Source: an optimization exercise on an open RTL-to-GDS flow (aim: small area). Production flows keep margins and buffers that such runs may drop. In this exercise RTL edits were held to simulation tests only and were not proved equivalent to the original. Power is estimated from default activity; no workload was simulated.

==> design/flow/design.v <==
module bjt_cpu (
    input  wire        clk,
    input  wire        rst,         
    output wire [15:0] rom_addr,
    input  wire [7:0]  rom_rdata,
    output wire [15:0] ram_addr,
    output wire [7:0]  ram_wdata,
    output reg         ram_we,
    input  wire [7:0]  ram_rdata,
    output wire        halted,
    input  wire [4:0]  dbg_sel,
    output wire [7:0]  dbg_data
);
    reg [15:0] pc;           
    reg [7:0]  ir;           
    reg [7:0]  t;            
    reg [4:0]  st;
    reg [7:0]  ra, rb, rc, rsp, rbp, rbnk, radr;
    reg        fz, fc, fo, fn;
    localparam [4:0]
        S_F0  = 5'd0,
        S_E1  = 5'd1,
        S_E2  = 5'd2,
        S_E3  = 5'd3,
        S_E4  = 5'd4,
        S_J2  = 5'd5,
        S_L1  = 5'd8,    
        S_L2  = 5'd9,
        S_L3  = 5'd10,
        S_L4  = 5'd11,
        S_L5  = 5'd12,
        S_L6  = 5'd13,
        S_L7  = 5'd14,
        S_P8  = 5'd15,   
        S_R2  = 5'd16,   
        S_R3  = 5'd17,
        S_R4  = 5'd18,
        S_R5  = 5'd19,
        S_R6  = 5'd20,
        S_HLT = 5'd31;
    reg        pcall;        
    assign halted = (st == S_HLT);
    wire [3:0] fam = ir[7:4];
    wire [3:0] sub = ir[3:0];
    reg  [3:0] xidx;         
    reg        use_t, bx, br, inv, cin;
    reg        t_we, res_nand, res_din, din_ram;
    reg        w_en;
    reg  [3:0] widx;
    reg        ir_we, pc_inc, pc_load;
    reg        stk, romsel;
    reg  [1:0] osel;         
    reg        flag_we, additive;
    reg  [4:0] nst;
    reg        set_pcall;
    wire cond = (sub == 4'h0) | (sub == 4'h2 & fz) | (sub == 4'h3 & fn) |
                (sub == 4'h4 & fc) | (sub == 4'h5 & fo);
    always @(*) begin
        xidx = ir[3:0];
        use_t = 1'b0; bx = 1'b1; br = 1'b0; inv = 1'b0; cin = 1'b0;
        t_we = 1'b0; res_nand = 1'b0; res_din = 1'b0; din_ram = 1'b0;
        w_en = 1'b0; widx = ir[3:0];
        ir_we = 1'b0; pc_inc = 1'b0; pc_load = 1'b0;
        ram_we = 1'b0; stk = 1'b0; romsel = 1'b0; osel = 2'd0;
        flag_we = 1'b0; additive = 1'b1;
        nst = S_F0; set_pcall = 1'b0;
        case (st)
        S_F0: begin
            res_din = 1'b1; ir_we = 1'b1;
            pc_inc = !(rom_rdata == 8'h00 || rom_rdata == 8'h02);
            nst = S_E1;
        end
        S_E1: begin
            case (fam)
            4'h0: begin
                if (sub == 4'h0) nst = S_HLT;
                else if (sub == 4'h1) begin           
                    xidx = 4'hB; t_we = 1'b1; nst = S_R2;
                end else if (sub == 4'h2) begin       
                    xidx = 4'hA; t_we = 1'b1; nst = S_L2; set_pcall = 1'b1;
                end
            end
            4'h1: begin
                if (sub == 4'h0) begin                
                    xidx = 4'hA; t_we = 1'b1; nst = S_E2;
                end else if (sub == 4'h1) begin       
                    xidx = 4'hF; t_we = 1'b1; nst = S_E2;
                end else if (sub == 4'h2) begin       
                    xidx = rom_rdata[7:4]; t_we = 1'b1; nst = S_E2;
                end else
                    pc_inc = 1'b1;
            end
            4'h2: begin                               
                xidx = 4'hA; t_we = 1'b1; nst = S_E2;
            end
            4'h3: begin                               
                romsel = 1'b1; res_din = 1'b1; w_en = 1'b1;
            end
            4'hA: begin                               
                res_din = 1'b1; w_en = 1'b1; pc_inc = 1'b1;
            end
            4'hC, 4'hD: begin                         
                xidx = rom_rdata[7:4]; t_we = 1'b1; pc_inc = 1'b1; nst = S_E2;
            end
            4'hE: begin
                if (sub == 4'h1) begin                
                    res_din = 1'b1; ir_we = 1'b1; pc_inc = 1'b1; nst = S_L1;
                end else if (cond) begin              
                    res_din = 1'b1; ir_we = 1'b1; pc_inc = 1'b1; nst = S_J2;
                end else begin
                    pc_inc = 1'b1; nst = S_E2;
                end
            end
            4'hF: begin                               
                xidx = 4'hF; t_we = 1'b1; nst = S_E2;
            end
            default: begin                            
                xidx = rom_rdata[7:4]; t_we = 1'b1; nst = S_E2;
            end
            endcase
        end
        S_E2: begin
            case (fam)
            4'h1: begin
                xidx = rom_rdata[7:4];
                if (sub == 4'h0) begin                
                    ram_we = 1'b1; stk = 1'b1;
                    use_t = 1'b1; bx = 1'b0; cin = 1'b1; t_we = 1'b1;
                    nst = S_E3;
                end else if (sub == 4'h1) begin       
                    ram_we = 1'b1; pc_inc = 1'b1;
                end else begin                        
                    xidx = rom_rdata[3:0];
                    use_t = 1'b1; inv = 1'b1; cin = 1'b1; t_we = 1'b1;
                    nst = S_E3;
                end
            end
            4'h2: begin                               
                use_t = 1'b1; bx = 1'b0; inv = 1'b1; t_we = 1'b1; nst = S_E3;
            end
            4'h4, 4'h5, 4'h7, 4'h8: begin
                xidx = rom_rdata[3:0];
                use_t = 1'b1; t_we = 1'b1;
                inv = (fam == 4'h7) | (fam == 4'h8);    
                cin = (fam == 4'h4) ? 1'b0 :
                      (fam == 4'h5) ? fc :
                      (fam == 4'h7) ? 1'b1 : !fc;
                nst = S_E3;
            end
            4'h6, 4'h9: begin                         
                xidx = rom_rdata[3:0];
                use_t = 1'b1; t_we = 1'b1; nst = S_E3;
            end
            4'hB: begin                               
                xidx = rom_rdata[3:0];
                res_nand = 1'b1; w_en = 1'b1; pc_inc = 1'b1;
            end
            4'hC, 4'hD: begin                         
                use_t = 1'b1; bx = 1'b0; br = 1'b1; t_we = 1'b1;
                inv = fam[0]; cin = fam[0];
                nst = S_E3;
            end
            4'hE: begin                               
                pc_inc = 1'b1;
            end
            default: begin                            
                res_din = 1'b1; din_ram = 1'b1; w_en = 1'b1;
            end
            endcase
        end
        S_E3: begin
            case (fam)
            4'h1: begin
                if (sub == 4'h0) begin                
                    use_t = 1'b1; bx = 1'b0; w_en = 1'b1; widx = 4'hA;
                    pc_inc = 1'b1;
                end else begin                        
                    xidx = rom_rdata[7:4];
                    use_t = 1'b1; inv = 1'b1; cin = 1'b1;
                    flag_we = 1'b1; additive = 1'b0; pc_inc = 1'b1;
                end
            end
            4'h2: begin                               
                use_t = 1'b1; bx = 1'b0; w_en = 1'b1; widx = 4'hA;
                nst = S_E4;
            end
            4'h6: begin                               
                ram_we = 1'b1; pc_inc = 1'b1;
            end
            4'h9: begin                               
                res_din = 1'b1; din_ram = 1'b1; w_en = 1'b1; pc_inc = 1'b1;
            end
            default: begin                            
                use_t = 1'b1; inv = 1'b1; cin = 1'b1;
                flag_we = 1'b1; nst = S_E4;
            end
            endcase
        end
        S_E4: begin
            if (fam == 4'h2) begin                    
                stk = 1'b1; res_din = 1'b1; din_ram = 1'b1; w_en = 1'b1;
            end else begin                            
                use_t = 1'b1; bx = 1'b0; w_en = 1'b1; pc_inc = 1'b1;
            end
        end
        S_J2: begin
            res_din = 1'b1; pc_load = 1'b1;
        end
        S_L1: begin                                   
            xidx = 4'hA; t_we = 1'b1; nst = S_L2;
        end
        S_L2: begin
            xidx = 4'hB; ram_we = 1'b1; stk = 1'b1;
            use_t = 1'b1; bx = 1'b0; cin = 1'b1; t_we = 1'b1; nst = S_L3;
        end
        S_L3: begin
            osel = 2'd1; ram_we = 1'b1; stk = 1'b1;
            use_t = 1'b1; bx = 1'b0; cin = 1'b1; t_we = 1'b1; nst = S_L4;
        end
        S_L4: begin
            osel = 2'd2; ram_we = 1'b1; stk = 1'b1;
            use_t = 1'b1; bx = 1'b0; cin = 1'b1; t_we = 1'b1; nst = S_L5;
        end
        S_L5: begin
            use_t = 1'b1; bx = 1'b0; w_en = 1'b1; widx = 4'hA; nst = S_L6;
        end
        S_L6: begin
            use_t = 1'b1; bx = 1'b0; w_en = 1'b1; widx = 4'hB; nst = S_L7;
        end
        S_L7: begin
            if (pcall) begin                          
                xidx = 4'hE; ir_we = 1'b1; nst = S_P8;
            end else begin                            
                res_din = 1'b1; pc_load = 1'b1;
            end
        end
        S_P8: begin                                   
            xidx = 4'hF; pc_load = 1'b1;
        end
        S_R2: begin                                   
            use_t = 1'b1; bx = 1'b0; inv = 1'b1; t_we = 1'b1; nst = S_R3;
        end
        S_R3: begin
            stk = 1'b1; res_din = 1'b1; din_ram = 1'b1; ir_we = 1'b1;
            use_t = 1'b1; bx = 1'b0; inv = 1'b1; t_we = 1'b1; nst = S_R4;
        end
        S_R4: begin
            stk = 1'b1; res_din = 1'b1; din_ram = 1'b1; pc_load = 1'b1;
            use_t = 1'b1; bx = 1'b0; inv = 1'b1; t_we = 1'b1; nst = S_R5;
        end
        S_R5: begin
            stk = 1'b1; res_din = 1'b1; din_ram = 1'b1;
            w_en = 1'b1; widx = 4'hB; nst = S_R6;
        end
        S_R6: begin
            use_t = 1'b1; bx = 1'b0; w_en = 1'b1; widx = 4'hA;
        end
        default: begin                                
            xidx = dbg_sel[3:0];
            nst = S_HLT;
        end
        endcase
    end
    reg [7:0] xv;
    always @(*) begin
        case (xidx)
            4'h0:    xv = ra;
            4'h1:    xv = rb;
            4'h2:    xv = rc;
            4'hA:    xv = rsp;
            4'hB:    xv = rbp;
            4'hE:    xv = rbnk;
            4'hF:    xv = radr;
            default: xv = 8'h00;
        endcase
    end
    wire [7:0] opa  = t & {8{use_t}};
    wire [7:0] opb  = ((xv & {8{bx}}) | (rom_rdata & {8{br}})) ^ {8{inv}};
    wire [8:0] sum  = {1'b0, opa} + {1'b0, opb} + {8'd0, cin};
    wire [7:0] din  = din_ram ? ram_rdata : rom_rdata;
    wire [7:0] res  = res_din ? din : res_nand ? ~(t & xv) : sum[7:0];
    wire [15:0] pc_nx = pc + 16'd1;
    assign rom_addr = romsel ? {rbnk, radr} : pc;
    assign ram_addr = {rbnk | {8{stk}}, t};
    reg [7:0] obus;
    always @(*) begin
        if (halted) begin
            if (!dbg_sel[4])
                obus = xv;
            else case (dbg_sel[3:0])
                4'h0:    obus = {4'h0, fn, fo, fc, fz};
                4'h1:    obus = pc_nx[15:8];
                4'h2:    obus = pc_nx[7:0];
                default: obus = 8'h00;
            endcase
        end else begin
            case (osel)
                2'd1:    obus = pc_nx[7:0];
                2'd2:    obus = pc_nx[15:8];
                default: obus = xv;
            endcase
        end
    end
    assign ram_wdata = obus;
    assign dbg_data  = obus;
    wire       wr   = w_en | rst;
    wire [7:0] wval = rst ? 8'h00 : res;
    always @(posedge clk) begin
        if (wr && (rst || widx == 4'h0)) ra   <= wval;
        if (wr && (rst || widx == 4'h1)) rb   <= wval;
        if (wr && (rst || widx == 4'h2)) rc   <= wval;
        if (wr && (rst || widx == 4'hA)) rsp  <= wval;
        if (wr && (rst || widx == 4'hB)) rbp  <= wval;
        if (wr && (rst || widx == 4'hE)) rbnk <= wval;
        if (wr && (rst || widx == 4'hF)) radr <= wval;
    end
    always @(posedge clk) begin
        if (t_we) t <= sum[7:0];
        if (ir_we) ir <= res;
    end
    always @(posedge clk) begin
        if (rst) begin
            st    <= S_F0;
            pc    <= 16'h0000;
            pcall <= 1'b0;
            fz <= 1'b0; fc <= 1'b0; fo <= 1'b0; fn <= 1'b0;
        end else begin
            st <= nst;
            if (pc_load)
                pc <= {ir, res};
            else if (pc_inc)
                pc <= pc_nx;
            if (set_pcall)
                pcall <= 1'b1;
            else if (st == S_F0)
                pcall <= 1'b0;
            if (flag_we) begin
                fz <= (t == 8'h00);
                fn <= t[7];
                fo <= t[7] & ~xv[7];
                fc <= additive & ~sum[8];
            end
        end
    end
endmodule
--------
== Work task ==
Return the entries exactly through the "rbp, rbnk, radr;" line.

== Result ==
Source: an optimization exercise on an open RTL-to-GDS flow (aim: small area). Production flows keep margins and buffers that such runs may drop. In this exercise RTL edits were held to simulation tests only and were not proved equivalent to the original. Power is estimated from default activity; no workload was simulated.

==> design/flow/design.v <==
module bjt_cpu (
    input  wire        clk,
    input  wire        rst,         
    output wire [15:0] rom_addr,
    input  wire [7:0]  rom_rdata,
    output wire [15:0] ram_addr,
    output wire [7:0]  ram_wdata,
    output reg         ram_we,
    input  wire [7:0]  ram_rdata,
    output wire        halted,
    input  wire [4:0]  dbg_sel,
    output wire [7:0]  dbg_data
);
    reg [15:0] pc;           
    reg [7:0]  ir;           
    reg [7:0]  t;            
    reg [4:0]  st;
    reg [7:0]  ra, rb, rc, rsp, rbp, rbnk, radr;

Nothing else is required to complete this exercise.